_BRIEF_
A single number is the expected answer: the count of lines in the listing that hold the word "under".

++++ ENTRIES SUPPLIED ++++

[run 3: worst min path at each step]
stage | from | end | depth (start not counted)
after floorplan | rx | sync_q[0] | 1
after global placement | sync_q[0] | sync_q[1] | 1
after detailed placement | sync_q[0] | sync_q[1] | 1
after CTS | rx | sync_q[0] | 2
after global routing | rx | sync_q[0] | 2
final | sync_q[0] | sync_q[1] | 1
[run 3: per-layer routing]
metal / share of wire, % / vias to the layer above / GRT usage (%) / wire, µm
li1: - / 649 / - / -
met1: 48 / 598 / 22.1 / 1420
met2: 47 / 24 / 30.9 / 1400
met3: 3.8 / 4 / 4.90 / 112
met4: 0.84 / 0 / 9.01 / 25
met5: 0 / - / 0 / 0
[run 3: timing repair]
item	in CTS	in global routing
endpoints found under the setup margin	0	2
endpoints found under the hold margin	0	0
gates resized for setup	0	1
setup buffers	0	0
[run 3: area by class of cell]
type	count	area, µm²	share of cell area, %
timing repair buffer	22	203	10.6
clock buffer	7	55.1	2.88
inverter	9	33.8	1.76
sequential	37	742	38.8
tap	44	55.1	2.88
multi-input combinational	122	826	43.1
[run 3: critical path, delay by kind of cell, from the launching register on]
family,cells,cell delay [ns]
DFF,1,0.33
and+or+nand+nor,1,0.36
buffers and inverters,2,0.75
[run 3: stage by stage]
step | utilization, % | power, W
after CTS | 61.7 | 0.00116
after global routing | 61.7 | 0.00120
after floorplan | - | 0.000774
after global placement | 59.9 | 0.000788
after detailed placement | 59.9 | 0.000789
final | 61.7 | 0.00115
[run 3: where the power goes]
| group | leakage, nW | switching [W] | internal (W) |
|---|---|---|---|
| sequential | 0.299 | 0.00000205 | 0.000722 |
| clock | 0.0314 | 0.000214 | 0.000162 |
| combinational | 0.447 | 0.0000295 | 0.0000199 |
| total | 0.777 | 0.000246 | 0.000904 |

++++

_ANSWER SPACE_
2